* _What to work on_
What is needed is an exact copy of the lines in the listing below, from the one with "cp.arrival_ps 2760 \" up to and including the one with "power_switching_mw 4.19 \", with no other lines.

___ Records for processing ___

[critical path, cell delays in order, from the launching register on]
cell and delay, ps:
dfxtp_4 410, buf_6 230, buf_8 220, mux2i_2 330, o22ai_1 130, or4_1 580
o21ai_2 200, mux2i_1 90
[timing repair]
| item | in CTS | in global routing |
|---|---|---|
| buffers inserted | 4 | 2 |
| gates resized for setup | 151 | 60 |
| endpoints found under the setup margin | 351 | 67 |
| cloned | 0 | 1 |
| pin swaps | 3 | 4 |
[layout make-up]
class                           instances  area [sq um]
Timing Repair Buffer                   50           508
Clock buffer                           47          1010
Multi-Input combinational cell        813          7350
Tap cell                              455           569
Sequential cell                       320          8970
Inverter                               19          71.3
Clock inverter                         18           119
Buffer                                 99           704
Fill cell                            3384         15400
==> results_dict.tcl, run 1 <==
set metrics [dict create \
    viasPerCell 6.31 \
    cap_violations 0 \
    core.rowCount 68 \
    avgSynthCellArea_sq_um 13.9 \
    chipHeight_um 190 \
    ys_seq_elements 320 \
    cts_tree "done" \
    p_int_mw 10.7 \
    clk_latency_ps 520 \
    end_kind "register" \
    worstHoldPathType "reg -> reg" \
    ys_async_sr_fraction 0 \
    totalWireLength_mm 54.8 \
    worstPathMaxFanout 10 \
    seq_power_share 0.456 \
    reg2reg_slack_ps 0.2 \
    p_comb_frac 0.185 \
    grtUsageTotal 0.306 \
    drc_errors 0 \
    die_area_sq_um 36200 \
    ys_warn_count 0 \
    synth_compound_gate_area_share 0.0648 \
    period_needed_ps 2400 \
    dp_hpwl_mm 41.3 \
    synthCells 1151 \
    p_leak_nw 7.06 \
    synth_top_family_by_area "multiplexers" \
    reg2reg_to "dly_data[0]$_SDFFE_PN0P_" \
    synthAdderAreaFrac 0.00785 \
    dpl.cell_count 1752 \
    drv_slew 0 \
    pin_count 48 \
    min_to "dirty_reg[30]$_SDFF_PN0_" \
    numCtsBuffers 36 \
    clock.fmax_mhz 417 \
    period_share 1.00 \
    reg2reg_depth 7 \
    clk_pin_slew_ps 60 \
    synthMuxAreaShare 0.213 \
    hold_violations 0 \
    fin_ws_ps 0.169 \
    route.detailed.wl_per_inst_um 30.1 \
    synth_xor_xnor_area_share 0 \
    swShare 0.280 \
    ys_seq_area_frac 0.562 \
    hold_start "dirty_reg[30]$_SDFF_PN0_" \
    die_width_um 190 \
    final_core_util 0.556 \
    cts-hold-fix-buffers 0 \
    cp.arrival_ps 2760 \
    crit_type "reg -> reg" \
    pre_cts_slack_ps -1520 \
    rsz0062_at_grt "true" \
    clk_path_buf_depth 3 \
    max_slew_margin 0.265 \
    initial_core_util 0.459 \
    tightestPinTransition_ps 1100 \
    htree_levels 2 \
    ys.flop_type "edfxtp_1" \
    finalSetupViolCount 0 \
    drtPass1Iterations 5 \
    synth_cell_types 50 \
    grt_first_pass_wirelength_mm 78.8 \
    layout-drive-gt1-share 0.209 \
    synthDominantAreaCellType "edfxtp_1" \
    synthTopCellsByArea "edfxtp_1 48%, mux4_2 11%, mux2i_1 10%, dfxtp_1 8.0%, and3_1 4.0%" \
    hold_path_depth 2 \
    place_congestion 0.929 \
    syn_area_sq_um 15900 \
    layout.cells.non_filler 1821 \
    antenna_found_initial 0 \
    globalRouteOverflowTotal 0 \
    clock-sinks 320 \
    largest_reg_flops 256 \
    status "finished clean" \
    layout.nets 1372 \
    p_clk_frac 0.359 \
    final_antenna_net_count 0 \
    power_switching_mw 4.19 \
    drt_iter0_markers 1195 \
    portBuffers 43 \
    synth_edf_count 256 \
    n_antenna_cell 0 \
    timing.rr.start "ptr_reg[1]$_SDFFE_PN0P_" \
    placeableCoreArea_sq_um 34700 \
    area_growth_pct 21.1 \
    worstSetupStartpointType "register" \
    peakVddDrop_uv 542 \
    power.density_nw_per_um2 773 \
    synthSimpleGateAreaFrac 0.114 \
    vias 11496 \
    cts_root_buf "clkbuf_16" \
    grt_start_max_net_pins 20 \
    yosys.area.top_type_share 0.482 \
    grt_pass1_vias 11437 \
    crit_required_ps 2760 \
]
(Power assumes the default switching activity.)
--- src/rtl/ast_systolic_drain_v.sv ---
// Result reader for the 4x4 systolic MAC array: snapshots all 16 accumulators on
// capture, then streams them out one word per valid/ready beat, tagged with row/col/last.
module ast_systolic_drain_v #(
  parameter int DATAWIDTH = 16,
  parameter int ORDER     = 0
) (
  input  logic                 clk,
  input  logic                 reset,
  input  logic                 capture,
  input  logic [DATAWIDTH-1:0] din_0_0,
  input  logic [DATAWIDTH-1:0] din_0_1,
  input  logic [DATAWIDTH-1:0] din_0_2,
  input  logic [DATAWIDTH-1:0] din_0_3,
  input  logic [DATAWIDTH-1:0] din_1_0,
  input  logic [DATAWIDTH-1:0] din_1_1,
  input  logic [DATAWIDTH-1:0] din_1_2,
  input  logic [DATAWIDTH-1:0] din_1_3,
  input  logic [DATAWIDTH-1:0] din_2_0,
  input  logic [DATAWIDTH-1:0] din_2_1,
  input  logic [DATAWIDTH-1:0] din_2_2,
  input  logic [DATAWIDTH-1:0] din_2_3,
  input  logic [DATAWIDTH-1:0] din_3_0,
  input  logic [DATAWIDTH-1:0] din_3_1,
  input  logic [DATAWIDTH-1:0] din_3_2,
  input  logic [DATAWIDTH-1:0] din_3_3,
  output logic [DATAWIDTH-1:0] out_data,
  output logic [1:0]           out_row,
  output logic [1:0]           out_col,
  output logic                 out_last,
  output logic                 out_valid,
  input  logic                 out_ready,
  output logic                 busy,
  output logic                 done,
  output logic                 overrun
);

  typedef enum logic [1:0] {IDLE, STREAM, DONE} state_t;

  state_t               state;
  logic [3:0]           index;
  logic [3:0]           next_index;
  logic [DATAWIDTH-1:0] snap    [16];
  logic [DATAWIDTH-1:0] din_arr [16];

  // Snapshot is always stored row-major (slot = 4*row + col).
  assign din_arr[0]  = din_0_0;
  assign din_arr[1]  = din_0_1;
  assign din_arr[2]  = din_0_2;
  assign din_arr[3]  = din_0_3;
  assign din_arr[4]  = din_1_0;
  assign din_arr[5]  = din_1_1;
  assign din_arr[6]  = din_1_2;
  assign din_arr[7]  = din_1_3;
  assign din_arr[8]  = din_2_0;
  assign din_arr[9]  = din_2_1;
  assign din_arr[10] = din_2_2;
  assign din_arr[11] = din_2_3;
  assign din_arr[12] = din_3_0;
  assign din_arr[13] = din_3_1;
  assign din_arr[14] = din_3_2;
  assign din_arr[15] = din_3_3;

  assign next_index = index + 4'd1;

  function automatic logic [1:0] idx_row(input logic [3:0] idx);
    return (ORDER != 0) ? idx[1:0] : idx[3:2];
  endfunction

  function automatic logic [1:0] idx_col(input logic [3:0] idx);
    return (ORDER != 0) ? idx[3:2] : idx[1:0];
  endfunction

  function automatic logic [3:0] idx_slot(input logic [3:0] idx);
    return {idx_row(idx), idx_col(idx)};
  endfunction

  // The first beat is loaded straight from din at the capture edge so out_valid rises one cycle later.
  always_ff @(posedge clk or negedge reset) begin
    if (!reset) begin
      state     <= IDLE;
      index     <= '0;
      out_data  <= '0;
      out_row   <= '0;
      out_col   <= '0;
      out_last  <= 1'b0;
      out_valid <= 1'b0;
      busy      <= 1'b0;
      done      <= 1'b0;
      overrun   <= 1'b0;
      for (int i = 0; i < 16; i++) snap[i] <= '0;
    end else begin
      case (state)
        IDLE: begin
          done <= 1'b0;
          if (capture) begin
            for (int i = 0; i < 16; i++) snap[i] <= din_arr[i];
            index     <= '0;
            state     <= STREAM;
            busy      <= 1'b1;
            out_valid <= 1'b1;
            out_data  <= din_arr[idx_slot(4'd0)];
            out_row   <= idx_row(4'd0);
            out_col   <= idx_col(4'd0);
            out_last  <= 1'b0;
          end
        end
        STREAM: begin
          if (capture) overrun <= 1'b1;
          if (out_ready) begin
            if (index == 4'd15) begin
              state     <= DONE;
              out_valid <= 1'b0;
              out_last  <= 1'b0;
              out_data  <= '0;
              out_row   <= '0;
              out_col   <= '0;
              done      <= 1'b1;
            end else begin
              index    <= next_index;
              out_data <= snap[idx_slot(next_index)];
              out_row  <= idx_row(next_index);
              out_col  <= idx_col(next_index);
              out_last <= (next_index == 4'd15);
            end
          end
        end
        DONE: begin
          if (capture) overrun <= 1'b1;
          done  <= 1'b0;
          busy  <= 1'b0;
          index <= '0;
          state <= IDLE;
        end
        default: state <= IDLE;
      endcase
    end
  end

endmodule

___

* _Task output_
    cp.arrival_ps 2760 \
    crit_type "reg -> reg" \
    pre_cts_slack_ps -1520 \
    rsz0062_at_grt "true" \
    clk_path_buf_depth 3 \
    max_slew_margin 0.265 \
    initial_core_util 0.459 \
    tightestPinTransition_ps 1100 \
    htree_levels 2 \
    ys.flop_type "edfxtp_1" \
    finalSetupViolCount 0 \
    drtPass1Iterations 5 \
    synth_cell_types 50 \
    grt_first_pass_wirelength_mm 78.8 \
    layout-drive-gt1-share 0.209 \
    synthDominantAreaCellType "edfxtp_1" \
    synthTopCellsByArea "edfxtp_1 48%, mux4_2 11%, mux2i_1 10%, dfxtp_1 8.0%, and3_1 4.0%" \
    hold_path_depth 2 \
    place_congestion 0.929 \
    syn_area_sq_um 15900 \
    layout.cells.non_filler 1821 \
    antenna_found_initial 0 \
    globalRouteOverflowTotal 0 \
    clock-sinks 320 \
    largest_reg_flops 256 \
    status "finished clean" \
    layout.nets 1372 \
    p_clk_frac 0.359 \
    final_antenna_net_count 0 \
    power_switching_mw 4.19 \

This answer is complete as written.